Consumer-advocacy groups worry that giving millions of dollars to data centers will take money from state safety-net programs and from tax credits that would go to lower-income families if there is enough in the state budget. Many of those groups have pilloried major utilities who have sought rate increases from the Public Utilities Commission to build out the grid for significant increases in electricity consumption, saying the state should not allow them to pass to consumers the cost of accommodating data centers.

A good number of those skeptics of HB 1030 still want legislators to advance SB 102 — or to combine the two bills in a way that will add the protections of the Senate measure to the development enticements of the House bill. However, legislative observers say such a move is unlikely with the full rewrite of HB 1030.

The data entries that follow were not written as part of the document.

[src/rtl/sdiv_pkg.sv]
// ----------------------------------------------------------------------------
// Signed divider package
// Shared widths, defaults and the per-transaction control word that travels
// down the divider cell chain.
// ----------------------------------------------------------------------------
package sdiv_pkg;

  // Width of every operand and result port.
  localparam int FIELD_WIDTH = 64;

  // Default operand width used inside the divider.
  localparam int DATA_WIDTH_DEF = 64;

  // Control bits that ride along with each transaction.
  typedef struct packed {
    logic neg;   // result must be negated
    logic dz;    // divisor was zero, result forced to zero
  } sdiv_ctl_t;

endpackage

[src/rtl/sdiv_finish.sv]
// ----------------------------------------------------------------------------
// Signed divider result stage
// Applies the result sign, forces zero for a zero divisor, sign-extends to
// the port width and holds the result until it is taken.
// ----------------------------------------------------------------------------
module sdiv_finish import sdiv_pkg::*; #(
  parameter int DATA_WIDTH = DATA_WIDTH_DEF
) (
  input  logic                   clk,
  input  logic                   rst,
  input  logic                   in_valid,
  output logic                   in_stall,
  input  sdiv_ctl_t              in_ctl,
  input  logic [DATA_WIDTH-1:0]  in_nq,
  output logic                   valid,
  input  logic                   out_stall,
  output logic [FIELD_WIDTH-1:0] quotient
);

  logic signed [DATA_WIDTH-1:0]  q;
  logic signed [FIELD_WIDTH-1:0] q_ext;

  // After the last cell the shift word holds only quotient bits.
  always_comb begin
    if (in_ctl.dz) begin
      q = '0;
    end else if (in_ctl.neg) begin
      q = ~in_nq + 1'b1;
    end else begin
      q = in_nq;
    end
  end

  assign q_ext    = FIELD_WIDTH'(q);
  assign in_stall = valid && out_stall;

  always_ff @(posedge clk) begin
    if (rst) begin
      valid <= 1'b0;
    end else if (!in_stall) begin
      valid <= in_valid;
    end
  end

  always_ff @(posedge clk) begin
    if (!in_stall && in_valid) begin
      quotient <= q_ext;
    end
  end

endmodule

[config.mk]
export PLATFORM = sky130hd
export DESIGN_NAME = sdiv_finish
export DESIGN_NICKNAME = d
export VERILOG_FILES = /design/src/rtl/sdiv_pkg.sv /design/src/rtl/sdiv_finish.sv
export SDC_FILE = /design/constraint.sdc
export NUM_CORES = 1
export LEC_CHECK = 0
export BUFFER_PORTS_ARGS = -buffer_cell sky130_fd_sc_hd__buf_4
export CORE_MARGIN = 4
export CORE_UTILIZATION = 50
export DETAILED_ROUTE_END_ITERATION = 8
export PLACE_DENSITY = 0.86
export REMOVE_ABC_BUFFERS = 1
export SYNTH_ARGS = -nofsm -noshare
export SYNTH_HDL_FRONTEND = slang
export SYNTH_SLANG_ARGS = --single-unit
[constraint.sdc]
create_clock -name clk -period 12 [get_ports clk]
set_clock_uncertainty 0.2 [all_clocks]
set_input_delay 0.6 -clock clk [delete_from_list [all_inputs] [get_ports clk]]
set_output_delay 0.6 -clock clk [all_outputs]
set_load 0.01 [all_outputs]
==> results.md <==
- The synthesized netlist contains 46 unique library cells.
- The count of instances resized after the clock tree is built is 0.
- The count of cells in the finished layout, fillers not included, comes to 662.
- The number of placed cells counting well taps is 647.
- The worst max-slew margin expressed relative to the limit is 0.3548.
- The initial utilization of the core area, before any placement, comes to 0.5159.
- The clock transition at the registers of the reported paths is 70 ps.
- The number of port buffers is 135.
- Timing would allow up to 0.2814 GHz.
- The count of routing violations after the opening detailed-route iteration is 424.
- After detailed routing, the number of vias per cell comes to 5.986.
- The floorplan row count is 33.
- The H-tree depth reported by CTS is 3.
- The final period utilization is 0.2961.
- The commonest cells after synthesis are sky130_fd_sc_hd__edfxtp_1, sky130_fd_sc_hd__nor2_1, sky130_fd_sc_hd__xor2_1, sky130_fd_sc_hd__clkbuf_1, sky130_fd_sc_hd__nor3_1.
- The core region is 8217 sq um.
- The accumulated negative setup slack is 0 ps.
- The gate count after technology mapping is 428.
- Data arrives at the worst endpoint at 3460 ps.
- The total count of max-transition violations in the final report came to 0.
- Among all flip-flop cells after synthesis, the most frequent one is sky130_fd_sc_hd__edfxtp_1.
- The critical path is of the in2reg type.
- The synthesized area per cell is 9.904 sq um.
- Yosys instantiated no cell more often than sky130_fd_sc_hd__edfxtp_1.
- The number of antenna violations at the first check in global routing is 0.
- The total of flip-flops plus latches after synthesis is 65.
- The die extent in x is 100.1 um.
- The die outline area is 10,020 sq um.
- 136 I/O pins were placed.
- The chip height is 100.1 um.
- The path class of the tightest hold or removal check is in2reg.
- The via count of the first global-routing pass is 3,826.
- The share of the yosys chip area belonging to registers is 0.4581.
- The final-stage net count is 624.
- The overall track demand over capacity in global routing is 0.2328.
- The number of setup violations in the final report is 0.
- For this block, the via count after detailed routing is 3,963.
- The fraction of final layout cells sized beyond drive strength 1 is 0.3124.
- During synthesis, Yosys emitted a total of 0 warnings.
- The flow ran to the end, and the final reports show no timing, DRC or antenna violations.
- The remaining antenna violation count after routing is 0.
- The first detailed-routing pass took 5 iterations.
- The number of max-capacitance violations reported is 0.
- IR analysis of the VDD net gives a maximum drop of 0.00005907 V.
- sky130_fd_sc_hd__edfxtp_1 takes more of the synthesized area than any other cell.
- The area of the mapped netlist is 4239 sq um.
- For this run the aggregate overflow at the end of global routing stands at 0.
- The number of hold buffers added after CTS is 0.
- The total wirelength of the detailed-routed design is 11,730 um.
- From synthesis to final layout, the design area changed by 30.14%.
- Dividing total power by cell area gives a power density of 108.1 nW/um^2.
- The category of the worst setup path launch point is a primary input.
- The repair_antennas step left the layout with diodes totalling 0.
- The maximum number of buffers from clock root to sink is 2.
- The utilization of the core after routing is 0.6714.
- The tree is rooted in a sky130_fd_sc_hd__clkbuf_8.
- The global placement routability congestion is 0.8495.
- The worst setup path is captured at a flip-flop.
- Counting flops with an async set or reset pin after synthesis yields a share of 0.
- For this design the static power due to leakage is 2.073 nW.
- Detailed placement finished with a half-perimeter wire length of 8236 um.
- The number of clock buffers added by TritonCTS is 9.
- Entering global routing, the biggest net connects 97 pins.
- The CTS tree is yes.
- The final period demand of the worst path is 3554 ps.
- The clock net sink count is 65.
- The slew at the pin closest to its max-slew limit is 958.9 ps.
- Setup repair after global routing left no endpoint under its margin.
- The detailed-route DRC error count is 0.
- The number of enable-type register cells in the synthesized netlist is 64.
- The wire length per cell after detailed routing is 17.72 um.
- The final-report hold violation count was 0.
- The clock insertion delay at the later pin of the skew report is 340 ps.
- The first global-routing pass estimated 18,640 um of wire.
- The area share of the leading cell type in the synthesized netlist is 0.4534.
- Ranked by total cell area, the synthesized netlist is headed by sky130_fd_sc_hd__edfxtp_1, sky130_fd_sc_hd__xor2_1, sky130_fd_sc_hd__nor2_1.
- Of all nets on the critical path, the largest fanout is 16.
- The required time of the critical path is 11,900 ps.
- The number of setup buffers added after CTS is 0.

“A strong data-center policy with clear consumer and environmental guardrails is essential for Colorado to ensure rapid load growth doesn’t lock in higher emissions for decades or leave ratepayers bearing the costs, said Alana Miller, Colorado policy director for climate and energy at the Natural Resources Defense Council, when SB 102 was introduced. “Colorado has a unique opportunity to shape data-center growth around clean-energy investment, fair cost allocation and protections for communities and workers, rather than allowing unchecked development to drive up bills and pollution.”

The House Energy and Environment Committee is scheduled to decide at a 1:30 p.m. hearing Thursday exactly how much HB 1030 meets those standards.

SB 102, meanwhile, has not been calendared yet for a vote in the Senate Transportation & Energy Committee after its initial hearing there last month.